Wei Dai comments on Geometric Rationality is Not VNM Rational

Wei Dai 28 Nov 2022 1:44 UTC
32 points
22
This reminds me of an example I described in this SL4 post:

After suggesting in a previous post [1] that AIs who want to cooperate with each other may find it more efficient to merge than to trade, I realized that voluntary mergers do not necessarily preserve Bayesian rationality, that is, rationality as defined by standard decision theory. In other words, two “rational” AIs may find themselves in a situation where they won’t voluntarily merge into a “rational” AI, but can agree merge into an “irrational” one. This seems to suggest that we shouldn’t expect AIs to be constrained by Bayesian rationality, and that we need an expanded definition of what rationality is.

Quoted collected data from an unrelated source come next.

## config.mk

```make
export PLATFORM = sky130hd
export DESIGN_NAME = pipe_stage_elastic
export DESIGN_NICKNAME = d
export VERILOG_FILES = /design/src/rtl/pipe_stage_elastic_pkg.sv /design/src/rtl/pipe_stage_elastic_entry.sv /design/src/rtl/pipe_stage_elastic.sv
export SDC_FILE = /design/constraint.sdc
export NUM_CORES = 1
export LEC_CHECK = 0
export BUFFER_PORTS_ARGS = -buffer_cell sky130_fd_sc_hd__clkbuf_2
export CELL_PAD_IN_SITES_DETAIL_PLACEMENT = 0
export CELL_PAD_IN_SITES_GLOBAL_PLACEMENT = 2
export CORE_ASPECT_RATIO = 1.25
export CORE_UTILIZATION = 32
export DETAILED_ROUTE_END_ITERATION = 8
export HOLD_SLACK_MARGIN = 0.02
export MAX_ROUTING_LAYER = met4
export PLACE_DENSITY_LB_ADDON = 0.1
export SETUP_SLACK_MARGIN = 0.5
export SKIP_LAST_GASP = 1
export SLEW_MARGIN = 20
export SYNTH_ARGS = -nofsm -noshare
export SYNTH_HDL_FRONTEND = slang
export SYNTH_SLANG_ARGS = --single-unit
```

## constraint.sdc

```tcl
create_clock -name clk -period 2.1 [get_ports clk]
set_input_delay 0.21 -clock clk [delete_from_list [all_inputs] [get_ports clk]]
set_output_delay 0.21 -clock clk [all_outputs]
set_load 0.05 [all_outputs]
```

## src/rtl/pipe_stage_elastic_pkg.sv

```systemverilog
// Shared types for the elastic pipeline-stage register.
// Occupancy encoding and a small helper used by the stage top.
package pipe_stage_elastic_pkg;

  typedef logic [1:0] lc3b_pipe_occ;

  localparam lc3b_pipe_occ OCC_EMPTY = 2'd0;
  localparam lc3b_pipe_occ OCC_MAIN  = 2'd1;
  localparam lc3b_pipe_occ OCC_FULL  = 2'd2;

  function automatic lc3b_pipe_occ occ_count(
    input logic main_v,
    input logic skid_v
  );
    return {1'b0, main_v} + {1'b0, skid_v};
  endfunction

endpackage

```

## src/rtl/pipe_stage_elastic_entry.sv

```systemverilog
// One storage entry: valid bit, control word and payload.
// Load writes a beat (or a bubble); flush squashes; reset zeroes all.
module pipe_entry
  import pipe_stage_elastic_pkg::*;
#(
  parameter int CTRL_W     = 16,
  parameter int DATA_W     = 64,
  parameter int CLEAR_DATA = 0
) (
  input  logic              clk,
  input  logic              reset,
  input  logic              flush,
  input  logic              load,
  input  logic              v_in,
  input  logic [CTRL_W-1:0] ctrl_in,
  input  logic [DATA_W-1:0] data_in,
  output logic              valid,
  output logic [CTRL_W-1:0] ctrl,
  output logic [DATA_W-1:0] data
);

  logic              valid_q, valid_d;
  logic [CTRL_W-1:0] ctrl_q, ctrl_d;
  logic [DATA_W-1:0] data_q, data_d;

  always_comb begin
    valid_d = valid_q;
    ctrl_d  = ctrl_q;
    data_d  = data_q;
    if (flush) begin
      valid_d = 1'b0;
      ctrl_d  = '0;
      if (CLEAR_DATA != 0) data_d = '0;
    end else if (load) begin
      valid_d = v_in;
      if (v_in) begin
        ctrl_d = ctrl_in;
        data_d = data_in;
      end else begin
        ctrl_d = '0;
        if (CLEAR_DATA != 0) data_d = '0;
      end
    end
  end

  always_ff @(posedge clk) begin
    if (reset) begin
      valid_q <= 1'b0;
      ctrl_q  <= '0;
      data_q  <= '0;
    end else begin
      valid_q <= valid_d;
      ctrl_q  <= ctrl_d;
      data_q  <= data_d;
    end
  end

  assign valid = valid_q;
  assign ctrl  = ctrl_q;
  assign data  = data_q;

endmodule

```

## src/rtl/pipe_stage_elastic.sv

```systemverilog
// Elastic pipeline-stage register with optional skid entry.
// Empty stage shows ctrl=0 so downstream sees a NOP bubble.
module pipe_stage_elastic
  import pipe_stage_elastic_pkg::*;
#(
  parameter int CTRL_W     = 16,
  parameter int DATA_W     = 64,
  parameter int SKID       = 1,
  parameter int CLEAR_DATA = 0
) (
  input  logic              clk,
  input  logic              reset,
  input  logic              flush,
  input  logic              in_valid,
  output logic              in_ready,
  input  logic [CTRL_W-1:0] in_ctrl,
  input  logic [DATA_W-1:0] in_data,
  output logic              out_valid,
  input  logic              out_ready,
  output logic [CTRL_W-1:0] out_ctrl,
  output logic [DATA_W-1:0] out_data,
  output logic [1:0]        occupancy
);

  logic              main_v, skid_v;
  logic [CTRL_W-1:0] main_ctrl, skid_ctrl;
  logic [DATA_W-1:0] main_data, skid_data;
  logic              acc, cons;
  logic              main_load, main_vin;
  logic [CTRL_W-1:0] main_ctrl_in;
  logic [DATA_W-1:0] main_data_in;

  assign acc  = in_valid && in_ready && !flush;
  assign cons = main_v && out_ready && !flush;

  // A held skid beat always refills main ahead of any new input.
  always_comb begin
    main_load    = cons || (acc && !main_v);
    main_vin     = skid_v || acc;
    main_ctrl_in = skid_v ? skid_ctrl : in_ctrl;
    main_data_in = skid_v ? skid_data : in_data;
  end

  pipe_entry #(
    .CTRL_W    (CTRL_W),
    .DATA_W    (DATA_W),
    .CLEAR_DATA(CLEAR_DATA)
  ) u_main (
    .clk    (clk),
    .reset  (reset),
    .flush  (flush),
    .load   (main_load),
    .v_in   (main_vin),
    .ctrl_in(main_ctrl_in),
    .data_in(main_data_in),
    .valid  (main_v),
    .ctrl   (main_ctrl),
    .data   (main_data)
  );

  if (SKID == 1) begin : g_skid
    logic skid_load;
    assign skid_load = (acc && main_v && !cons) || (skid_v && cons);

    pipe_entry #(
      .CTRL_W    (CTRL_W),
      .DATA_W    (DATA_W),
      .CLEAR_DATA(CLEAR_DATA)
    ) u_skid (
      .clk    (clk),
      .reset  (reset),
      .flush  (flush),
      .load   (skid_load),
      .v_in   (acc),
      .ctrl_in(in_ctrl),
      .data_in(in_data),
      .valid  (skid_v),
      .ctrl   (skid_ctrl),
      .data   (skid_data)
    );

    assign in_ready = !skid_v;
  end else begin : g_noskid
    assign skid_v    = 1'b0;
    assign skid_ctrl = '0;
    assign skid_data = '0;
    assign in_ready  = out_ready || !main_v;
  end

  assign out_valid = main_v;
  assign out_ctrl  = main_v ? main_ctrl : '0;
  assign out_data  = (CLEAR_DATA != 0 && !main_v) ? '0 : main_data;
  assign occupancy = occ_count(main_v, skid_v);

  a_hold: assert property (@(posedge clk) disable iff (reset)
    (in_valid && !in_ready && !flush) |=>
    (in_valid && $stable(in_ctrl) && $stable(in_data)));

  a_occ: assert property (@(posedge clk) disable iff (reset)
    occupancy != 2'd3);

endmodule

```

==> results.md <==
- Status: finished, violations left
- Failing checks: DRC
- HP Class: in -> reg
- IO Port Bufs: 168
- IO Count: 169
- Inst Count DP: 1,228
- Die span in y: 173 µm
- Total wire length: 26,800 µm
- Core ar.: 23,000 µm²
- Seq cells post-synth: 162
- Die Wd: 139 µm
- Max Cap Viol: 0
- Crit path required time: 2.45 ns
- Post-Layout Cell Count: 1,305
- Cell Pwr Density: 743 nW/µm²
- CTS H-Tree Depth: 4
- Mapped Nets: 928
- Critical Path Sink Type: register
- Max-slew violation count: 0
- DP Wirelength: 14,500 µm
- Register area share after synthesis: 43.1%
- Total track usage: 21.8%
- First-pass GRT wire length: 39,600 µm
- Synthesized area: 7520 µm²
- Yosys warnings: 0
- CP startpoint kind: register
- Period Utilization, post-route: 77.4%
- Fmax: 615 MHz
- Die ar.: 24,100 µm²
- Min Tclk post-route: 1.63 ns
- Vias per cell: 5.44
- Post-synth cell types: 31
- Final worst slack: 0.474 ns
- Critical path peak fanout: 16
- Wire per inst: 20.5 µm
- Worst skew pair latency: 0.43 ns
- Tightest Pin Transition: 1.01 ns
- Fin. Hold Viols: 0
- Cts bufs inserted: 17
- Starting Density: 32.6%
- Relative slew slack: 32.7%
- Sw Ratio: 28.8%
- Final setup TNS: 0 ns
- DR vias: 7,102
- CP arrival: 1.97 ns
- Unrepaired setup endpoints after global routing: true
- CTS tree: yes
- Reg power frac: 41.2%
- Post-DRT Antenna Nets: 0
- Rows: 62
- Peak VDD IR: 0.611 mV
- Clock sinks: 162
- TritonRoute pass-1 iters: 9
- Layout area overhead: 41.1%
- Place WS: 0.151 ns
- Root buffer cell: clkbuf_16
- FF+latch area: 3250 µm²
- Cell Chain, Critical Path: buf_8 -> or4b_4 -> and3b_1 -> a211oi_2
- Worst stage delay on the critical path: 0.61 ns
- CP Class: reg -> reg
- Initial antenna violation count: 0
- Crit-path slowest cell: or4b_4
- Initial DRC count: 347
- Logic pwr share: 16.8%
- Deepest clock path buffer count: 2
- Int Power: 5.62 mW
- Nets: 1,090
- Clock power share: 42.0%
- Pin count of the biggest net entering global routing: 79
- Filler Cell Count: 2,267
- Vias in the first global route: 7,069
- Grt ovf: 0
- Antenna diode count: 0
- Final Wtd Congestion: 0.798
- Clock transition at path regs: 0.07 ns
- Cells after synthesis: 842
- # DRC: 11
- Layout cell share with drive strength beyond 1: 45.2%
- Psw: 2.27 mW
- Clk_skew: 0.00942 ns
- Setup violators final: 0
- Leak Pwr: 3.78 nW
- Avg Cell Area, Syn: 8.93 µm²
- Multi-input combinational cell area: 4330 µm²
critical path, delay by kind of cell (launching register included):
kind,cells,cell delay [ns]
buffers and inverters,1,0.16
AOI/OAI and AO/OA,1,0.19
and+or+nand+nor,2,0.84
DFF,1,0.36
per-stage QoR:
stage | utilization, % | power, mW | area, µm² | hold slack [ns]
after detailed placement | 37.5 | 4.42 | 8630 | 0.444
final | 46.0 | 7.89 | 10600 | 0.0328
after global placement | 37.5 | 4.41 | 8630 | 0.443
after floorplan | - | 4.07 | 7550 | 0.344
after global routing | 46.0 | 8.19 | 10600 | 0.0247
after CTS | 42.4 | 7.81 | 9760 | 0.0201
flip-flops by register name, summed over array words and instances (netlist names):
name / count
g_skid.u_skid.valid: 1
g_skid.u_skid.data: 64
u_main.ctrl: 16
u_main.valid: 1
g_skid.u_skid.ctrl: 16
u_main.data: 64
per-layer routing:
metal | vias up | wire length [µm] | track usage [%]
met4 | 0 | 461 | 5.93
met3 | 25 | 989 | 4.45
met2 | 162 | 13600 | 36.7
met1 | 3528 | 11700 | 26.3
li1 | 3387 | - | -
met5 | - | 0 | -
area by class of cell:
| cell class | count | area share [%] |
|---|---|---|
| sequential | 162 | 30.6 |
| timing repair buffer | 235 | 17.0 |
| tap | 288 | 3.40 |
| multi-input combinational | 522 | 40.8 |
| clock buffer | 20 | 4.12 |
| clock inverter | 12 | 1.72 |
| inverter | 66 | 2.34 |
synth_stat cells (all sizes together):
| cell type | n | area [µm²] |
|---|---|---|
| nor3b | 1 | 7.51 |
| a21oi | 67 | 347 |
| mux2i | 16 | 160 |
| ha | 1 | 12.5 |
| dfxtp | 162 | 3240 |
| clkbuf | 70 | 263 |
| nand2 | 21 | 78.8 |
| nand2b | 1 | 6.26 |
| inv | 66 | 248 |
| and2 | 16 | 100 |
| and3b | 16 | 140 |
| a22oi | 16 | 120 |
| o21bai | 1 | 7.51 |
| nand3b | 1 | 7.51 |
| nand3 | 80 | 400 |
| or2 | 2 | 12.5 |
| a21o | 1 | 7.51 |
| buf | 25 | 134 |
| o21ai | 65 | 325 |
| mux2 | 64 | 721 |
| nor4bb | 1 | 10.0 |
| nor2 | 2 | 7.51 |
| a211oi | 144 | 1130 |
| or4b | 1 | 10.0 |
| or3b | 1 | 8.76 |
| nand4bb | 1 | 11.3 |
logic make-up (layout without fill, tap and decap cells):
group	Yosys count	in the layout	share of synthesized area (%)
DFF	162	162	43.1
muxes	80	80	11.7
AOI/OAI and AO/OA	294	294	25.8
buffers and inverters	161	333	8.57
adders and majority gates	1	1	0.166
and+or+nand+nor	144	147	10.6
cells in the final DEF, fill, tap and decap left out, drive strengths merged:
| cell | count |
|---|---|
| nor2 | 2 |
| mux2i | 16 |
| clkbuf | 182 |
| nor3b | 1 |
| nand3b | 1 |
| or2 | 2 |
| mux2 | 64 |
| o21bai | 1 |
| dlygate4sd3 | 9 |
| and2 | 16 |
| buf | 62 |
| nand2 | 21 |
| a21oi | 67 |
| bufbuf | 2 |
| clkinvlp | 3 |
| or3b | 1 |
| ha | 1 |
| or4b | 3 |
| nand3 | 80 |
| nand4bb | 2 |
| a22oi | 16 |
| nand2b | 1 |
| o21ai | 65 |
| and3b | 16 |
| inv | 67 |
| nor4bb | 1 |
| bufinv | 4 |
| a211oi | 144 |
| clkinv | 4 |
| dfxtp | 162 |
| a21o | 1 |
repair_timing:
item,CTS,global route
resized for setup,29,207
setup buffers,19,4
endpoints found under the hold margin,8,1
hold buffers,8,1
pin swaps,3,28
gates cloned,7,6
setup endpoints to repair,160,164
power by group through the flow:
stage	clock network, mW	registers (mW)	logic, mW
6_report	3.31	3.25	1.33
5_1_grt	3.53	3.26	1.40
4_1_cts	3.39	3.25	1.17
2_1_floorplan	0	3.62	0.456
3_3_place_gp	0	3.31	1.09
3_5_place_dp	0	3.32	1.10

Let me give a couple of examples to illustrate my point. First consider an AI with the only goal of turning the universe into paperclips, and another one with the goal of turning the universe into staples. Each AI is programmed to get 1 util if at least 60% of the accessible universe is converted into its target item, and 0 utils otherwise. Clearly they can’t both reach their goals (assuming their definitions of “accessible universe” overlap sufficiently), but they are not playing a zero-sum game, since it is possible for them to both lose, if for example they start a destructive war that devastates both of them, or if they just each convert 50% of the universe.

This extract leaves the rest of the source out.